» **TASK PROMPT**
Count every line in the data below where "with" occurs, then state that number and nothing more.

» **DATA FOR PROCESSING**

========================

**src/rtl/qspi_pkg.sv**
```systemverilog
// Shared QSPI definitions: pop-size encodings, the byte-count helper, and
// FIFO sizing constants used by both the transmit FIFO and the CSR block.
package qspi_pkg;

   typedef enum logic [1:0] {
      SZ_1B  = 2'd0,
      SZ_2B  = 2'd1,
      SZ_4B  = 2'd2,
      SZ_RSV = 2'd3
   } tx_size_e;

   localparam int unsigned TX_FIFO_DEPTH = 16;
   localparam int unsigned TX_LVL_W      = $clog2(TX_FIFO_DEPTH) + 1;
   localparam int unsigned TX_BLVL_W     = $clog2(TX_FIFO_DEPTH) + 3;

   // Bytes moved by one pop; the reserved code behaves as a 4-byte pop.
   function automatic logic [2:0] size_bytes(input logic [1:0] sz);
      logic [2:0] n;
      case (tx_size_e'(sz))
         SZ_1B:   n = 3'd1;
         SZ_2B:   n = 3'd2;
         default: n = 3'd4;
      endcase
      return n;
   endfunction

endpackage

```
**src/rtl/tx_stream_fifo_if.sv**
```systemverilog
// Bus bundle between the CSR writer / QSPI FSM (master) and tx_stream_fifo
// (slave). Carries the write port, pop port, show-ahead data, status,
// watermark threshold and error-flag controls.
interface tx_stream_fifo_if #(
   parameter int unsigned DATA_WIDTH = 32,
   parameter int unsigned FIFO_DEPTH = 16,
   parameter int unsigned LVL_W      = $clog2(FIFO_DEPTH) + 1,
   parameter int unsigned BLVL_W     = $clog2(FIFO_DEPTH) + 3
);
   logic                  fifo_tx_we;
   logic [DATA_WIDTH-1:0] fifo_tx_data;
   logic                  flush;
   logic                  tx_ren;
   logic [1:0]            tx_size;
   logic [DATA_WIDTH-1:0] tx_data;
   logic                  tx_avail;
   logic                  tx_empty;
   logic                  tx_full;
   logic [LVL_W-1:0]      tx_level;
   logic [BLVL_W-1:0]     tx_byte_level;
   logic [BLVL_W-1:0]     ae_thresh;
   logic                  tx_almost_empty;
   logic                  err_clr;
   logic                  overflow;
   logic                  underrun;

   modport master (
      output fifo_tx_we, fifo_tx_data, flush, tx_ren, tx_size, ae_thresh, err_clr,
      input  tx_data, tx_avail, tx_empty, tx_full, tx_level, tx_byte_level,
             tx_almost_empty, overflow, underrun
   );

   modport slave (
      input  fifo_tx_we, fifo_tx_data, flush, tx_ren, tx_size, ae_thresh, err_clr,
      output tx_data, tx_avail, tx_empty, tx_full, tx_level, tx_byte_level,
             tx_almost_empty, overflow, underrun
   );
endinterface

```
**src/rtl/tx_byte_unpack.sv**
```systemverilog
// Show-ahead window select for the transmit FIFO.
// Ports:
//   head_word  - word at the read pointer
//   next_word  - word after the read pointer (may be stale; masked by level)
//   rd_off     - bytes already consumed from head_word
//   nbytes     - bytes requested by the current pop size (1, 2 or 4)
//   byte_level - unread bytes held in the FIFO
//   data       - right-justified window, bytes past size or level forced to 0
module tx_byte_unpack #(
   parameter int unsigned BLVL_W = 7
) (
   input  logic [31:0]       head_word,
   input  logic [31:0]       next_word,
   input  logic [1:0]        rd_off,
   input  logic [2:0]        nbytes,
   input  logic [BLVL_W-1:0] byte_level,
   output logic [31:0]       data
);

   logic [63:0] pair;
   logic [31:0] win;

   always_comb begin
      pair = {next_word, head_word};
      win  = 32'(pair >> {rd_off, 3'b000});
      data = '0;
      for (int unsigned i = 0; i < 4; i++) begin
         if ((i < 32'(nbytes)) && (i < 32'(byte_level)))
            data[8*i +: 8] = win[8*i +: 8];
      end
   end

endmodule

```
**src/rtl/tx_stream_fifo.sv**
```systemverilog
// QSPI transmit FIFO: 32-bit words written by the CSR block, popped 1/2/4
// bytes at a time by the QSPI FSM with zero-latency show-ahead data.
// Provides flush, an almost-empty watermark and sticky overflow/underrun.
// Ports:
//   clk, rst_n - clock, asynchronous active-low reset
//   bus        - tx_stream_fifo_if slave: write port, pop port, status,
//                threshold and error controls
module tx_stream_fifo
   import qspi_pkg::*;
#(
   parameter int unsigned DATA_WIDTH = 32,
   parameter int unsigned FIFO_DEPTH = TX_FIFO_DEPTH,
   parameter int unsigned LVL_W      = $clog2(FIFO_DEPTH) + 1,
   parameter int unsigned BLVL_W     = $clog2(FIFO_DEPTH) + 3
) (
   input logic             clk,
   input logic             rst_n,
   tx_stream_fifo_if.slave bus
);

   localparam int unsigned AW = $clog2(FIFO_DEPTH);

   if (DATA_WIDTH != 32) begin : g_bad_width
      $error("tx_stream_fifo: DATA_WIDTH must be 32");
   end
   if ((FIFO_DEPTH < 2) || ((FIFO_DEPTH & (FIFO_DEPTH - 1)) != 0)) begin : g_bad_depth
      $error("tx_stream_fifo: FIFO_DEPTH must be a power of 2, at least 2");
   end

   logic [31:0]       mem [FIFO_DEPTH];
   logic [AW-1:0]     wr_ptr;
   logic [AW-1:0]     rd_ptr;
   logic [AW-1:0]     rd_ptr_nx;
   logic [LVL_W-1:0]  count;
   logic [1:0]        rd_off;
   logic              ovf_r;
   logic              unr_r;

   logic [BLVL_W-1:0] byte_level;
   logic [2:0]        sz_b;
   logic [2:0]        new_off;
   logic              full;
   logic              avail;
   logic              pop_ok;
   logic              retire;
   logic              wr_ok;
   logic              ovf_set;
   logic              unr_set;

   always_comb begin
      rd_ptr_nx  = rd_ptr + 1'b1;
      byte_level = BLVL_W'({count, 2'b00}) - BLVL_W'(rd_off);
      sz_b       = size_bytes(bus.tx_size);
      full       = (count == LVL_W'(FIFO_DEPTH));
      avail      = (byte_level >= BLVL_W'(sz_b));
      new_off    = {1'b0, rd_off} + sz_b;
      pop_ok     = bus.tx_ren & avail & ~bus.flush;
      // Offset wraps past 4 exactly when the head word is fully consumed.
      retire     = pop_ok & new_off[2];
      wr_ok      = bus.fifo_tx_we & ~full & ~bus.flush;
      ovf_set    = bus.fifo_tx_we & full & ~bus.flush;
      unr_set    = bus.tx_ren & ~avail & ~bus.flush;
   end

   always_ff @(posedge clk) begin
      if (wr_ok)
         mem[wr_ptr] <= bus.fifo_tx_data[31:0];
   end

   always_ff @(posedge clk or negedge rst_n) begin
      if (!rst_n) begin
         wr_ptr <= '0;
         rd_ptr <= '0;
         count  <= '0;
         rd_off <= '0;
      end else if (bus.flush) begin
         wr_ptr <= '0;
         rd_ptr <= '0;
         count  <= '0;
         rd_off <= '0;
      end else begin
         if (wr_ok)
            wr_ptr <= wr_ptr + 1'b1;
         if (pop_ok)
            rd_off <= new_off[1:0];
         if (retire)
            rd_ptr <= rd_ptr_nx;
         case ({wr_ok, retire})
            2'b10:   count <= count + 1'b1;
            2'b01:   count <= count - 1'b1;
            default: count <= count;
         endcase
      end
   end

   // A new error event outranks err_clr in the same cycle.
   always_ff @(posedge clk or negedge rst_n) begin
      if (!rst_n) begin
         ovf_r <= 1'b0;
         unr_r <= 1'b0;
      end else begin
         if (ovf_set)
            ovf_r <= 1'b1;
         else if (bus.err_clr)
            ovf_r <= 1'b0;
         if (unr_set)
            unr_r <= 1'b1;
         else if (bus.err_clr)
            unr_r <= 1'b0;
      end
   end

   logic [31:0] window;

   tx_byte_unpack #(.BLVL_W(BLVL_W)) u_unpack (
      .head_word  (mem[rd_ptr]),
      .next_word  (mem[rd_ptr_nx]),
      .rd_off     (rd_off),
      .nbytes     (sz_b),
      .byte_level (byte_level),
      .data       (window)
   );

   always_comb begin
      bus.tx_data         = DATA_WIDTH'(window);
      bus.tx_avail        = avail;
      bus.tx_empty        = (byte_level == '0);
      bus.tx_full         = full;
      bus.tx_level        = count;
      bus.tx_byte_level   = byte_level;
      bus.tx_almost_empty = (byte_level <= bus.ae_thresh);
      bus.overflow        = ovf_r;
      bus.underrun        = unr_r;
   end

endmodule

```
**src/flat_wrapper.sv**
```systemverilog
// flat-port wrapper written by rule: the top's interface ports become plain ports
module tx_stream_fifo_flat import qspi_pkg::*;
#(
   parameter int unsigned DATA_WIDTH = 32,
   parameter int unsigned FIFO_DEPTH = TX_FIFO_DEPTH,
   parameter int unsigned LVL_W      = $clog2(FIFO_DEPTH) + 1,
   parameter int unsigned BLVL_W     = $clog2(FIFO_DEPTH) + 3
)
  (clk, rst_n, bus_fifo_tx_we, bus_fifo_tx_data, bus_flush, bus_tx_ren, bus_tx_size, bus_ae_thresh, bus_err_clr, bus_tx_data, bus_tx_avail, bus_tx_empty, bus_tx_full, bus_tx_level, bus_tx_byte_level, bus_tx_almost_empty, bus_overflow, bus_underrun);
  tx_stream_fifo_if #(.DATA_WIDTH(DATA_WIDTH), .FIFO_DEPTH(FIFO_DEPTH), .LVL_W(LVL_W), .BLVL_W(BLVL_W)) bus_i ();
  input logic clk;
  input logic rst_n;
  input wire logic [$bits(bus_i.fifo_tx_we)-1:0] bus_fifo_tx_we;
  input wire logic [$bits(bus_i.fifo_tx_data)-1:0] bus_fifo_tx_data;
  input wire logic [$bits(bus_i.flush)-1:0] bus_flush;
  input wire logic [$bits(bus_i.tx_ren)-1:0] bus_tx_ren;
  input wire logic [$bits(bus_i.tx_size)-1:0] bus_tx_size;
  input wire logic [$bits(bus_i.ae_thresh)-1:0] bus_ae_thresh;
  input wire logic [$bits(bus_i.err_clr)-1:0] bus_err_clr;
  output wire logic [$bits(bus_i.tx_data)-1:0] bus_tx_data;
  output wire logic [$bits(bus_i.tx_avail)-1:0] bus_tx_avail;
  output wire logic [$bits(bus_i.tx_empty)-1:0] bus_tx_empty;
  output wire logic [$bits(bus_i.tx_full)-1:0] bus_tx_full;
  output wire logic [$bits(bus_i.tx_level)-1:0] bus_tx_level;
  output wire logic [$bits(bus_i.tx_byte_level)-1:0] bus_tx_byte_level;
  output wire logic [$bits(bus_i.tx_almost_empty)-1:0] bus_tx_almost_empty;
  output wire logic [$bits(bus_i.overflow)-1:0] bus_overflow;
  output wire logic [$bits(bus_i.underrun)-1:0] bus_underrun;
  assign bus_i.fifo_tx_we = bus_fifo_tx_we;
  assign bus_i.fifo_tx_data = bus_fifo_tx_data;
  assign bus_i.flush = bus_flush;
  assign bus_i.tx_ren = bus_tx_ren;
  assign bus_i.tx_size = bus_tx_size;
  assign bus_i.ae_thresh = bus_ae_thresh;
  assign bus_i.err_clr = bus_err_clr;
  assign bus_tx_data = bus_i.tx_data;
  assign bus_tx_avail = bus_i.tx_avail;
  assign bus_tx_empty = bus_i.tx_empty;
  assign bus_tx_full = bus_i.tx_full;
  assign bus_tx_level = bus_i.tx_level;
  assign bus_tx_byte_level = bus_i.tx_byte_level;
  assign bus_tx_almost_empty = bus_i.tx_almost_empty;
  assign bus_overflow = bus_i.overflow;
  assign bus_underrun = bus_i.underrun;
  tx_stream_fifo #(.DATA_WIDTH(DATA_WIDTH), .FIFO_DEPTH(FIFO_DEPTH), .LVL_W(LVL_W), .BLVL_W(BLVL_W)) u_core (.clk(clk), .rst_n(rst_n), .bus(bus_i));
endmodule
```
--- src/rtl/pr_bus_pkg.sv ---
// Shared types for the processor bus arbiter: FSM states, bus owner and the
// latched transfer descriptor.
package pr_bus_pkg;

   typedef enum logic [1:0] {
      IDLE    = 2'd0,
      CPU_BUS = 2'd1,
      DMA_BUS = 2'd2,
      DONE    = 2'd3
   } state_t;

   typedef enum logic {
      OWN_CPU = 1'b0,
      OWN_DMA = 1'b1
   } owner_t;

   typedef struct packed {
      logic        we;
      logic [31:2] addr;
      logic [31:0] wd;
      logic [3:0]  be;
   } pr_xfer_t;

endpackage
File: config.mk
export PLATFORM = sky130hd
export DESIGN_NAME = alu_regfile_core
export DESIGN_NICKNAME = d
export VERILOG_FILES = /design/src/rtl/alu_regfile_core.sv
export SDC_FILE = /design/constraint.sdc
export NUM_CORES = 1
export LEC_CHECK = 0
export CELL_PAD_IN_SITES_DETAIL_PLACEMENT = 0
export CELL_PAD_IN_SITES_GLOBAL_PLACEMENT = 1
export CORE_MARGIN = 3
export CORE_UTILIZATION = 49
export CTS_CLUSTER_DIAMETER = 120
export CTS_CLUSTER_SIZE = 8
export DETAILED_ROUTE_END_ITERATION = 7
export HOLD_SLACK_MARGIN = 0.12
export PLACE_DENSITY_LB_ADDON = 0.1
export SETUP_SLACK_MARGIN = 0.4
export SKIP_LAST_GASP = 1
export SYNTH_ARGS = -nofsm -noshare
export SYNTH_HDL_FRONTEND = slang
export SYNTH_SLANG_ARGS = --single-unit
File: constraint.sdc
create_clock -name clk -period 3.6 [get_ports clk]
set_input_delay 0.36 -clock clk [delete_from_list [all_inputs] [get_ports clk]]
set_output_delay 0.36 -clock clk [all_outputs]
set_load 0.02 [all_outputs]
--- src/rtl/wts_tone_sequencer.sv ---
// Four-channel wavetable sequencer sharing one wave RAM port over an 8-slot frame.
// Read-to-wave latency 2 cycles; CPU writes stall until the next odd slot (ack 1-2 cycles).
module wts_tone_sequencer (
  input  logic                       clk,
  input  logic                       nreset,
  wts_tone_sequencer_if.slave        cpu,
  output logic                       sram_we,
  output logic [6:0]                 sram_a,
  output logic [7:0]                 sram_d,
  input  logic [7:0]                 sram_q,
  input  logic                       freq_we,
  input  logic [1:0]                 freq_ch,
  input  logic [11:0]                freq_d,
  input  logic [3:0]                 key_on,
  output logic [7:0]                 ch0_wave,
  output logic [7:0]                 ch1_wave,
  output logic [7:0]                 ch2_wave,
  output logic [7:0]                 ch3_wave,
  output logic                       frame_strobe
);

  logic [2:0]  slot_q, slot_d;
  logic [11:0] prd_q [4];
  logic [11:0] prd_d [4];
  logic [11:0] cnt_q [4];
  logic [11:0] cnt_d [4];
  logic [4:0]  phase_q [4];
  logic [4:0]  phase_d [4];
  logic [7:0]  wave_q [4];
  logic [7:0]  wave_d [4];
  logic        ack_q, ack_d;
  logic        strobe_q, strobe_d;

  logic [1:0]  ch;
  logic        wr_slot;

  // RAM port: even slots always read, odd slots give priority to a pending CPU write
  always_comb begin
    ch      = slot_q[2:1];
    wr_slot = slot_q[0];
    sram_we = wr_slot & cpu.cpu_wr_req;
    sram_a  = {ch, phase_q[ch]};
    sram_d  = 8'h00;
    if (sram_we) begin
      sram_a = cpu.cpu_wr_addr;
      sram_d = cpu.cpu_wr_data;
    end
  end

  always_comb begin
    slot_d   = slot_q + 3'd1;
    ack_d    = sram_we;
    strobe_d = (slot_q == 3'd7);
    wave_d   = wave_q;
    prd_d    = prd_q;
    cnt_d    = cnt_q;
    phase_d  = phase_q;

    // RAM holds its output during a write, so the capture is safe in every odd slot
    if (wr_slot) begin
      wave_d[ch] = sram_q;
    end

    if (freq_we) begin
      prd_d[freq_ch] = freq_d;
    end

    // Reloads read prd_q, so a coincident freq_we only affects the following reload
    if (slot_q == 3'd7) begin
      for (int k = 0; k < 4; k++) begin
        if (!key_on[k]) begin
          phase_d[k] = 5'd0;
          cnt_d[k]   = prd_q[k];
        end else if (prd_q[k] != 12'd0) begin
          if (cnt_q[k] == 12'd0) begin
            cnt_d[k]   = prd_q[k];
            phase_d[k] = phase_q[k] + 5'd1;
          end else begin
            cnt_d[k] = cnt_q[k] - 12'd1;
          end
        end
      end
    end
  end

  always_ff @(posedge clk or negedge nreset) begin
    if (!nreset) begin
      slot_q   <= 3'd0;
      ack_q    <= 1'b0;
      strobe_q <= 1'b0;
      for (int k = 0; k < 4; k++) begin
        prd_q[k]   <= 12'd0;
        cnt_q[k]   <= 12'd0;
        phase_q[k] <= 5'd0;
        wave_q[k]  <= 8'h00;
      end
    end else begin
      slot_q   <= slot_d;
      ack_q    <= ack_d;
      strobe_q <= strobe_d;
      for (int k = 0; k < 4; k++) begin
        prd_q[k]   <= prd_d[k];
        cnt_q[k]   <= cnt_d[k];
        phase_q[k] <= phase_d[k];
        wave_q[k]  <= wave_d[k];
      end
    end
  end

  assign cpu.cpu_wr_ack = ack_q;
  assign frame_strobe   = strobe_q;
  assign ch0_wave       = wave_q[0];
  assign ch1_wave       = wave_q[1];
  assign ch2_wave       = wave_q[2];
  assign ch3_wave       = wave_q[3];

endmodule
[src/rtl/bin_morph_3x3.sv]
// Binary 3x3 morphology (pass/erode/dilate/cross-erode) with border masking and per-frame foreground count.
// Latency 2 cycles, aligned with post_frame_clken; no backpressure, the stream advances on clken.
module bin_morph_3x3 #(
    parameter logic [9:0] IMG_HDISP = 10'd640,
    parameter logic [9:0] IMG_VDISP = 10'd480
) (
    input  logic             sys_clk,
    input  logic             sys_rst_n,
    bin_morph_3x3_if.slave   win,
    input  logic [1:0]       mode,
    input  logic             border_en,
    output logic [18:0]      fg_count,
    output logic             fg_count_valid
);

    logic [1:0]  vsync_d, href_d, clken_d;
    logic        post_vsync_q;
    logic [9:0]  col, row;
    logic [1:0]  mode_r;
    logic        vs_rise, href_fall, border_in;
    logic [2:0]  row1, row2, row3;

    logic [2:0]  s1_and, s1_or;
    logic [4:0]  s1_cross;
    logic        s1_border;
    logic [1:0]  s1_mode;
    logic        filt_bit, post_bit;

    logic [18:0] acc;
    logic        frame_seen, post_vs_rise, pix_fg;

    assign vs_rise   = win.matrix_frame_vsync & ~vsync_d[0];
    assign href_fall = ~win.matrix_frame_href & href_d[0];

    assign win.post_frame_vsync = vsync_d[1];
    assign win.post_frame_href  = href_d[1];
    assign win.post_frame_clken = clken_d[1];
    assign win.post_img_Bit     = post_bit;

    always_ff @(posedge sys_clk or negedge sys_rst_n) begin
        if (!sys_rst_n) begin
            vsync_d      <= 2'b00;
            href_d       <= 2'b00;
            clken_d      <= 2'b00;
            post_vsync_q <= 1'b0;
        end else begin
            vsync_d      <= {vsync_d[0], win.matrix_frame_vsync};
            href_d       <= {href_d[0],  win.matrix_frame_href};
            clken_d      <= {clken_d[0], win.matrix_frame_clken};
            post_vsync_q <= vsync_d[1];
        end
    end

    // Position of the window currently on the inputs; both counters saturate.
    always_ff @(posedge sys_clk or negedge sys_rst_n) begin
        if (!sys_rst_n) begin
            col    <= 10'd0;
            row    <= 10'd0;
            mode_r <= 2'b00;
        end else begin
            if (!win.matrix_frame_href)
                col <= 10'd0;
            else if (win.matrix_frame_clken && (col < IMG_HDISP - 10'd1))
                col <= col + 10'd1;

            if (vs_rise)
                row <= 10'd0;
            else if (href_fall && (row < IMG_VDISP - 10'd1))
                row <= row + 10'd1;

            if (vs_rise)
                mode_r <= mode;
        end
    end

    assign border_in = (col == 10'd0) || (col >= IMG_HDISP - 10'd1) ||
                       (row == 10'd0) || (row >= IMG_VDISP - 10'd1);

    assign row1 = {win.matrix_p11, win.matrix_p12, win.matrix_p13};
    assign row2 = {win.matrix_p21, win.matrix_p22, win.matrix_p23};
    assign row3 = {win.matrix_p31, win.matrix_p32, win.matrix_p33};

    always_ff @(posedge sys_clk or negedge sys_rst_n) begin
        if (!sys_rst_n) begin
            s1_and    <= 3'b000;
            s1_or     <= 3'b000;
            s1_cross  <= 5'b00000;
            s1_border <= 1'b0;
            s1_mode   <= 2'b00;
        end else if (!win.matrix_frame_href) begin
            s1_and    <= 3'b000;
            s1_or     <= 3'b000;
            s1_cross  <= 5'b00000;
            s1_border <= 1'b0;
            s1_mode   <= 2'b00;
        end else if (win.matrix_frame_clken) begin
            s1_and    <= {&row3, &row2, &row1};
            s1_or     <= {|row3, |row2, |row1};
            s1_cross  <= {win.matrix_p12, win.matrix_p21, win.matrix_p22,
                          win.matrix_p23, win.matrix_p32};
            s1_border <= border_in;
            s1_mode   <= mode_r;
        end
    end

    // s1_cross[2] is the centre pixel p22.
    always_comb begin
        filt_bit = 1'b0;
        case (s1_mode)
            2'b00:   filt_bit = s1_cross[2];
            2'b01:   filt_bit = &s1_and;
            2'b10:   filt_bit = |s1_or;
            default: filt_bit = &s1_cross;
        endcase
        filt_bit = filt_bit & ~(s1_border & border_en);
    end

    always_ff @(posedge sys_clk or negedge sys_rst_n) begin
        if (!sys_rst_n)
            post_bit <= 1'b0;
        else if (!href_d[0])
            post_bit <= 1'b0;
        else if (clken_d[0])
            post_bit <= filt_bit;
    end

    assign post_vs_rise = vsync_d[1] & ~post_vsync_q;
    assign pix_fg       = href_d[1] & clken_d[1] & post_bit;

    // The first frame edge after reset only arms the counter; a partial frame is never reported.
    always_ff @(posedge sys_clk or negedge sys_rst_n) begin
        if (!sys_rst_n) begin
            acc            <= 19'd0;
            frame_seen     <= 1'b0;
            fg_count       <= 19'd0;
            fg_count_valid <= 1'b0;
        end else begin
            fg_count_valid <= 1'b0;
            if (post_vs_rise) begin
                if (frame_seen) begin
                    fg_count       <= acc;
                    fg_count_valid <= 1'b1;
                end
                acc        <= 19'd0;
                frame_seen <= 1'b1;
            end else if (pix_fg && (acc != 19'h7FFFF)) begin
                acc <= acc + 19'd1;
            end
        end
    end

endmodule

========================

» **SOLUTION TO THE EXERCISE**
3